- [Material shown]
.....

**src/rtl/hmne_pkg.sv**
```systemverilog
// shared types, constants and tables of the height map normal engine
`timescale 1ns / 1ps
`default_nettype none

package hmne_pkg;

   localparam int DEF_MAX_WIDTH_LOG2  = 6;
   localparam int DEF_MAX_HEIGHT_LOG2 = 6;

   localparam int HEIGHT_W = 32;
   localparam int DIFF_W   = 33;
   localparam int VEC_W    = 36;
   localparam int UNIT_W   = 18;
   localparam int SUM_W    = 21;
   localparam int NB_COUNT = 8;

   localparam int QUEUE_DEPTH = 2;
   localparam int PTR_W       = $clog2(QUEUE_DEPTH);
   localparam int CNT_W       = $clog2(QUEUE_DEPTH + 1);

   localparam logic       OP_WRITE   = 1'b0;
   localparam logic       OP_COMPUTE = 1'b1;

   localparam logic [1:0] CSR_WIDTH_LOG2  = 2'd0;
   localparam logic [1:0] CSR_HEIGHT_LOG2 = 2'd1;
   localparam logic [1:0] CSR_PIXEL_BYTES = 2'd2;

   typedef logic signed [DIFF_W-1:0]   diff_type;
   typedef logic [NB_COUNT*DIFF_W-1:0] diff_set_type;
   typedef logic signed [VEC_W-1:0]    vec_type;
   typedef logic signed [UNIT_W-1:0]   unit_type;

   localparam unit_type UNIT_ONE = 18'sd65536;

   typedef struct packed {
      logic [2:0] width_log2;
      logic [2:0] height_log2;
      logic [2:0] pixel_bytes;
   } cfg_type;

   // neighbour order N NE E SE S SW W NW
   localparam logic signed [1:0] NB_DROW [0:7] =
      '{-2'sd1, -2'sd1, 2'sd0, 2'sd1, 2'sd1, 2'sd1, 2'sd0, -2'sd1};
   localparam logic signed [1:0] NB_DCOL [0:7] =
      '{2'sd0, 2'sd1, 2'sd1, 2'sd1, 2'sd0, -2'sd1, -2'sd1, -2'sd1};
   localparam logic signed [1:0] NB_VY [0:7] =
      '{2'sd1, 2'sd1, 2'sd0, -2'sd1, -2'sd1, -2'sd1, 2'sd0, 2'sd1};

endpackage

`default_nettype wire

```
**src/rtl/hmne_norm.sv**
```systemverilog
// shared vector normaliser: shift scaling, bit-serial square root and divider
`timescale 1ns / 1ps
`default_nettype none

module hmne_norm import hmne_pkg::*; (
   input  wire logic    clock,
   input  wire logic    reset,
   input  wire logic    start,
   input  wire vec_type vec_x,
   input  wire vec_type vec_y,
   input  wire vec_type vec_z,
   output logic         done,
   output unit_type     unit_x,
   output unit_type     unit_y,
   output unit_type     unit_z
);

   localparam logic [2:0] N_IDLE = 3'd0;
   localparam logic [2:0] N_RSH  = 3'd1;
   localparam logic [2:0] N_LSH  = 3'd2;
   localparam logic [2:0] N_SQ   = 3'd3;
   localparam logic [2:0] N_SQRT = 3'd4;
   localparam logic [2:0] N_DVLD = 3'd5;
   localparam logic [2:0] N_DIV  = 3'd6;
   localparam logic [2:0] N_DONE = 3'd7;

   localparam logic [VEC_W-1:0] MAG_HI = VEC_W'(64'd1 << 30);
   localparam logic [VEC_W-1:0] MAG_LO = VEC_W'(64'd1 << 29);

   logic [2:0]       st_ff, st_in;
   logic [VEC_W-1:0] m_ff [3];
   logic [VEC_W-1:0] mx_ff;
   logic             neg_ff [3];
   logic [1:0]       idx_ff;
   logic [61:0]      acc_ff, root_ff, bit_ff;
   logic [31:0]      rem_ff;
   logic [16:0]      dq_ff, q_ff;
   logic [4:0]       cnt_ff;
   unit_type         u_ff [3];

   vec_type          vin [3];
   logic [VEC_W-1:0] mag [3];
   logic [VEC_W-1:0] mx;
   logic [59:0]      sq;
   logic [61:0]      trial;
   logic [32:0]      rsh, lenv;
   logic [16:0]      q_fin;
   logic             start_ok;

   assign vin[0] = vec_x;
   assign vin[1] = vec_y;
   assign vin[2] = vec_z;

   always_comb begin
      for (int i = 0; i < 3; i++) begin
         mag[i] = vin[i][VEC_W-1] ? VEC_W'(-vin[i]) : VEC_W'(vin[i]);
      end
      mx = mag[0];
      if (mag[1] > mx) mx = mag[1];
      if (mag[2] > mx) mx = mag[2];
   end

   assign start_ok = start && ((st_ff == N_IDLE) || (st_ff == N_DONE));
   assign sq       = m_ff[idx_ff][29:0] * m_ff[idx_ff][29:0];
   assign trial    = root_ff + bit_ff;
   assign rsh      = {rem_ff, dq_ff[16]};
   assign lenv     = {1'b0, root_ff[31:0]};
   assign q_fin    = {q_ff[15:0], (rsh >= lenv)};

   always_comb begin
      st_in = st_ff;
      case (st_ff)
         N_IDLE, N_DONE: begin
            if (start_ok) st_in = (mx == '0) ? N_DONE : N_RSH;
            else st_in = N_IDLE;
         end
         N_RSH: if (mx_ff < MAG_HI) st_in = N_LSH;
         N_LSH: if (mx_ff >= MAG_LO) st_in = N_SQ;
         N_SQ: if (idx_ff == 2'd2) st_in = N_SQRT;
         N_SQRT: if (bit_ff[0]) st_in = N_DVLD;
         N_DVLD: st_in = N_DIV;
         N_DIV: begin
            if (cnt_ff == 5'd16) st_in = (idx_ff == 2'd2) ? N_DONE : N_DVLD;
         end
         default: st_in = N_IDLE;
      endcase
   end

   always_ff @(posedge clock) begin
      if (reset) st_ff <= N_IDLE;
      else st_ff <= st_in;
   end

   always_ff @(posedge clock) begin
      case (st_ff)
         N_IDLE, N_DONE: begin
            if (start_ok) begin
               for (int i = 0; i < 3; i++) begin
                  m_ff[i]   <= mag[i];
                  neg_ff[i] <= vin[i][VEC_W-1];
               end
               mx_ff <= mx;
               if (mx == '0) begin
                  u_ff[0] <= '0;
                  u_ff[1] <= '0;
                  u_ff[2] <= UNIT_ONE;
               end
            end
         end
         N_RSH: begin
            if (mx_ff >= MAG_HI) begin
               mx_ff <= mx_ff >> 1;
               for (int i = 0; i < 3; i++) m_ff[i] <= m_ff[i] >> 1;
            end else begin
               idx_ff <= 2'd0;
               acc_ff <= '0;
            end
         end
         N_LSH: begin
            if (mx_ff < MAG_LO) begin
               mx_ff <= mx_ff << 1;
               for (int i = 0; i < 3; i++) m_ff[i] <= m_ff[i] << 1;
            end
            idx_ff <= 2'd0;
            acc_ff <= '0;
         end
         N_SQ: begin
            acc_ff <= acc_ff + 62'(sq);
            idx_ff <= idx_ff + 2'd1;
            root_ff <= '0;
            bit_ff  <= 62'(1) << 60;
         end
         N_SQRT: begin
            if (acc_ff >= trial) begin
               acc_ff  <= acc_ff - trial;
               root_ff <= (root_ff >> 1) + bit_ff;
            end else begin
               root_ff <= root_ff >> 1;
            end
            bit_ff <= bit_ff >> 2;
            idx_ff <= 2'd0;
         end
         N_DVLD: begin
            rem_ff <= 32'(m_ff[idx_ff][29:1]);
            dq_ff  <= {m_ff[idx_ff][0], 16'd0};
            q_ff   <= '0;
            cnt_ff <= '0;
         end
         N_DIV: begin
            if (rsh >= lenv) rem_ff <= 32'(rsh - lenv);
            else rem_ff <= rsh[31:0];
            q_ff   <= q_fin;
            dq_ff  <= dq_ff << 1;
            cnt_ff <= cnt_ff + 5'd1;
            if (cnt_ff == 5'd16) begin
               u_ff[idx_ff] <= neg_ff[idx_ff] ? -unit_type'({1'b0, q_fin})
                                              : unit_type'({1'b0, q_fin});
               idx_ff <= idx_ff + 2'd1;
            end
         end
         default: ;
      endcase
   end

   assign done   = (st_ff == N_DONE);
   assign unit_x = u_ff[0];
   assign unit_y = u_ff[1];
   assign unit_z = u_ff[2];

endmodule

`default_nettype wire

```
**src/rtl/hmne_back.sv**
```systemverilog
// back end: cross products, accumulation, final normal and result register
`timescale 1ns / 1ps
`default_nettype none

module hmne_back import hmne_pkg::*; (
   input  wire logic         clock,
   input  wire logic         reset,
   input  wire logic         q_valid,
   input  wire diff_set_type q_data,
   output logic              pop,
   output logic              rsp_valid,
   input  wire logic         rsp_ready,
   output logic [7:0]        rsp_normal_x,
   output logic [7:0]        rsp_normal_y,
   output logic [7:0]        rsp_normal_z
);

   localparam logic [2:0] B_IDLE  = 3'd0;
   localparam logic [2:0] B_CROSS = 3'd1;
   localparam logic [2:0] B_WAIT  = 3'd2;
   localparam logic [2:0] B_FINAL = 3'd3;
   localparam logic [2:0] B_OUT   = 3'd4;

   function automatic logic signed [DIFF_W:0] sel_mul(logic signed [1:0] s,
                                                      diff_type z);
      logic signed [DIFF_W:0] r;
      r = '0;
      if (s == 2'sd1) r = (DIFF_W+1)'(z);
      else if (s == -2'sd1) r = -(DIFF_W+1)'(z);
      return r;
   endfunction

   function automatic logic [7:0] to_byte(unit_type u);
      logic [16:0] mag;
      logic [24:0] prod;
      logic [7:0]  t;
      mag  = u[UNIT_W-1] ? 17'(-u) : 17'(u);
      prod = 25'(mag) * 25'(8'd255);
      t    = prod[23:16];
      return u[UNIT_W-1] ? 8'(8'd0 - t) : t;
   endfunction

   logic [2:0]               st_ff, st_in;
   logic [2:0]               k_ff, k_in;
   diff_set_type             vz_ff;
   logic signed [SUM_W-1:0]  sum_ff [3];
   unit_type                 nrm_ff [3];
   logic                     rsp_valid_ff, rsp_valid_in;
   logic [7:0]               rsp_x_ff, rsp_y_ff, rsp_z_ff;

   logic [2:0]               ka, kb;
   diff_type                 za, zb;
   logic signed [1:0]        vxa, vxb, vya, vyb;
   vec_type                  cr [3];
   logic signed [SUM_W-1:0]  sum_nx [3];
   unit_type                 un [3];
   logic                     n_start, n_done;
   vec_type                  n_in [3];
   logic                     out_free;

   assign ka  = k_ff;
   assign kb  = k_ff - 3'd1;
   assign za  = $signed(vz_ff[ka*DIFF_W +: DIFF_W]);
   assign zb  = $signed(vz_ff[kb*DIFF_W +: DIFF_W]);
   assign vxa = NB_DCOL[ka];
   assign vxb = NB_DCOL[kb];
   assign vya = NB_VY[ka];
   assign vyb = NB_VY[kb];

   // pair k with k-1
   always_comb begin
      cr[0] = VEC_W'(sel_mul(vya, zb)) - VEC_W'(sel_mul(vyb, za));
      cr[1] = VEC_W'(sel_mul(vxb, za)) - VEC_W'(sel_mul(vxa, zb));
      cr[2] = VEC_W'(vxa * vyb) - VEC_W'(vya * vxb);
      for (int i = 0; i < 3; i++) sum_nx[i] = sum_ff[i] + SUM_W'(un[i]);
   end

   always_comb begin
      for (int i = 0; i < 3; i++) begin
         n_in[i] = (st_ff == B_CROSS) ? cr[i] : VEC_W'(sum_nx[i]);
      end
   end

   assign n_start  = (st_ff == B_CROSS) ||
                     ((st_ff == B_WAIT) && n_done && (k_ff == 3'd7));
   assign pop      = (st_ff == B_IDLE) && q_valid;
   assign out_free = !rsp_valid_ff || rsp_ready;

   hmne_norm u_norm (
      .clock  (clock),
      .reset  (reset),
      .start  (n_start),
      .vec_x  (n_in[0]),
      .vec_y  (n_in[1]),
      .vec_z  (n_in[2]),
      .done   (n_done),
      .unit_x (un[0]),
      .unit_y (un[1]),
      .unit_z (un[2])
   );

   always_comb begin
      st_in        = st_ff;
      k_in         = k_ff;
      rsp_valid_in = rsp_valid_ff && !rsp_ready;
      case (st_ff)
         B_IDLE: begin
            if (q_valid) begin
               st_in = B_CROSS;
               k_in  = 3'd0;
            end
         end
         B_CROSS: st_in = B_WAIT;
         B_WAIT: begin
            if (n_done) begin
               if (k_ff == 3'd7) st_in = B_FINAL;
               else begin
                  st_in = B_CROSS;
                  k_in  = k_ff + 3'd1;
               end
            end
         end
         B_FINAL: if (n_done) st_in = B_OUT;
         B_OUT: begin
            if (out_free) begin
               st_in        = B_IDLE;
               rsp_valid_in = 1'b1;
            end
         end
         default: st_in = B_IDLE;
      endcase
   end

   always_ff @(posedge clock) begin
      if (reset) begin
         st_ff        <= B_IDLE;
         k_ff         <= 3'd0;
         rsp_valid_ff <= 1'b0;
      end else begin
         st_ff        <= st_in;
         k_ff         <= k_in;
         rsp_valid_ff <= rsp_valid_in;
      end
   end

   always_ff @(posedge clock) begin
      if (pop) begin
         vz_ff <= q_data;
         for (int i = 0; i < 3; i++) sum_ff[i] <= '0;
      end
      if ((st_ff == B_WAIT) && n_done) begin
         for (int i = 0; i < 3; i++) sum_ff[i] <= sum_nx[i];
      end
      if ((st_ff == B_FINAL) && n_done) begin
         for (int i = 0; i < 3; i++) nrm_ff[i] <= un[i];
      end
      if ((st_ff == B_OUT) && out_free) begin
         rsp_x_ff <= to_byte(nrm_ff[0]);
         rsp_y_ff <= to_byte(nrm_ff[1]);
         rsp_z_ff <= to_byte(nrm_ff[2]);
      end
   end

   assign rsp_valid    = rsp_valid_ff;
   assign rsp_normal_x = rsp_x_ff;
   assign rsp_normal_y = rsp_y_ff;
   assign rsp_normal_z = rsp_z_ff;

endmodule

`default_nettype wire
```
**config.mk**
```make
export PLATFORM = sky130hd
export DESIGN_NAME = hmne_back
export DESIGN_NICKNAME = d
export VERILOG_FILES = /design/src/rtl/hmne_pkg.sv /design/src/rtl/hmne_norm.sv /design/src/rtl/hmne_back.sv
export SDC_FILE = /design/constraint.sdc
export NUM_CORES = 2
export LEC_CHECK = 0
export ABC_CLOCK_PERIOD_IN_PS = 62300
export BUFFER_PORTS_ARGS = -buffer_cell sky130_fd_sc_hd__buf_2
export CAP_MARGIN = 20
export CORE_MARGIN = 1.5
export CORE_UTILIZATION = 55
export CTS_CLUSTER_SIZE = 25
export DETAILED_ROUTE_END_ITERATION = 12
export HOLD_SLACK_MARGIN = 0.15
export MAX_ROUTING_LAYER = met4
export PLACE_DENSITY = 0.8
export SLEW_MARGIN = 5
export SYNTH_ARGS = -nofsm -noshare
export SYNTH_HDL_FRONTEND = slang
export SYNTH_HIERARCHICAL = 1
export SYNTH_SLANG_ARGS = --single-unit
```
**constraint.sdc**
```tcl
create_clock -name clock -period 62.3 [get_ports clock]
set_clock_uncertainty 0.2 [all_clocks]
set_input_delay 12.46 -clock clock [delete_from_list [all_inputs] [get_ports clock]]
set_output_delay 12.46 -clock clock [all_outputs]
set_load 0.02 [all_outputs]
```
---- Word-level counts from Yosys, hierarchy flattened ----
Memory sizes are Yosys's and may differ from the RTL's. A register that Yosys moved wholly into a read port is not among the register bits.
Cells that the tools add are included.
word-level totals
  ROM bits ................................ 64
  bits of input ports ..................... 268
  register bits after elaboration ......... 592
  output and inout bits ................... 26
  word-level logic and storage cells ...... 257
  memories kept ........................... 9
  memory bits (writable) .................. 282
memories
  name              depth  bits a word  rd ports  clocked after memory_dff  wr ports  RTL line         source
  u_norm.m_ff       3      36           4         1                         3         hmne_norm.sv:31  logic [VEC_W-1:0] m_ff [3];
  sum_ff            3      21           3         0                         3         hmne_back.sv:46  logic signed [SUM_W-1:0] sum_ff [3];
  nrm_ff            3      18           3         0                         3         hmne_back.sv:47  unit_type nrm_ff [3];
  u_norm.u_ff       3      18           3         0                         3         hmne_norm.sv:39  unit_type u_ff [3];
  (name not given)  8      2            1         0                         0         hmne_back.sv:68  assign vyb = NB_VY[kb];
  (name not given)  8      2            1         0                         0         hmne_back.sv:67  assign vya = NB_VY[ka];
  3 more memories   --     --           --        --                        --        --
cells by class
  reduce and logical (&&, ||, !) cells .... 30
  shifts and indexed selects .............. 2
  add/sub/neg operators ................... 27
  mux-type cells .......................... 106
  bitwise operators ....................... 11
  equal/unequal tests ..................... 37
  order comparisons ....................... 10
  $mul .................................... 8
operators with widths
  kind                   count
  $mux 36                17
  $shiftx 264x10->33     2
  $mux 34                8
  $pmux 62 s2            2
  $pmux 62 s4            1
  $mux 62                3
  $neg 36->36            3
  $pmux 36 s3            1
  $gt 36x36->1           2
  $mul 17x8->24 const B  3
  $sub 34x34->35         2
  $neg 33->34            2
  $pmux 32 s2            1
  $add 21x18->21         3
  $mux 21                3
  $add 61x62->62         1
  $add 62x60->62         1
  $add 62x62->62         1
  $ge 62x62->1           1
  $sub 62x62->62         1
  $mul 30x30->60         1
  $mux 17                3
  $neg 17->17            3
  $mux 3                 14
  51 further kinds       152

---- Depth between registers and ports, before layout ----
  depth in word-level cells ............... 22
  mapped depth ............................ 75
  depth with buffers taken out ............ 55

---- Cells and area by module ----
Netlist, hierarchy kept.
modules (own cells, without submodules)
  module     sequential area each (um^2)  times used  area an instance (um^2)  cells each
  hmne_norm  12,472.0                     1           58,881.5                 6,527
  hmne_back  12,301.8                     1           37,722.4                 3,602

---- Worst setup path after synthesis ----
No wires, ideal clock.
  kind .................................... in2out
  start point ............................. input port q_valid
  end point ............................... output port pop
  arrival time ............................ 39,478 ps
  cell stages on the path ................. 1
  buffers on the path ..................... 0
  data required time ...................... 49,640 ps
  setup slack ............................. 10,162 ps
  cells stage by stage .................... nor4b_1
between the ends
  word-level cells in the longest chain between the ends .. 1
ends and longest elaborated chain
  what                RTL line         source
  start: declaration  hmne_back.sv:8   input wire logic q_valid,
  $logic_and 1x1->1   hmne_back.sv:86  assign pop = (st_ff == B_IDLE) && q_valid;
  end: declaration    hmne_back.sv:10  output logic pop,
No other way between the ends.

---- Final worst setup path ----
Ends and elaborated chain as after synthesis.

.....

- [Task to carry out]
In the listing above, count every line that contains "shared". Respond with the number alone.

- [Exercise response]
2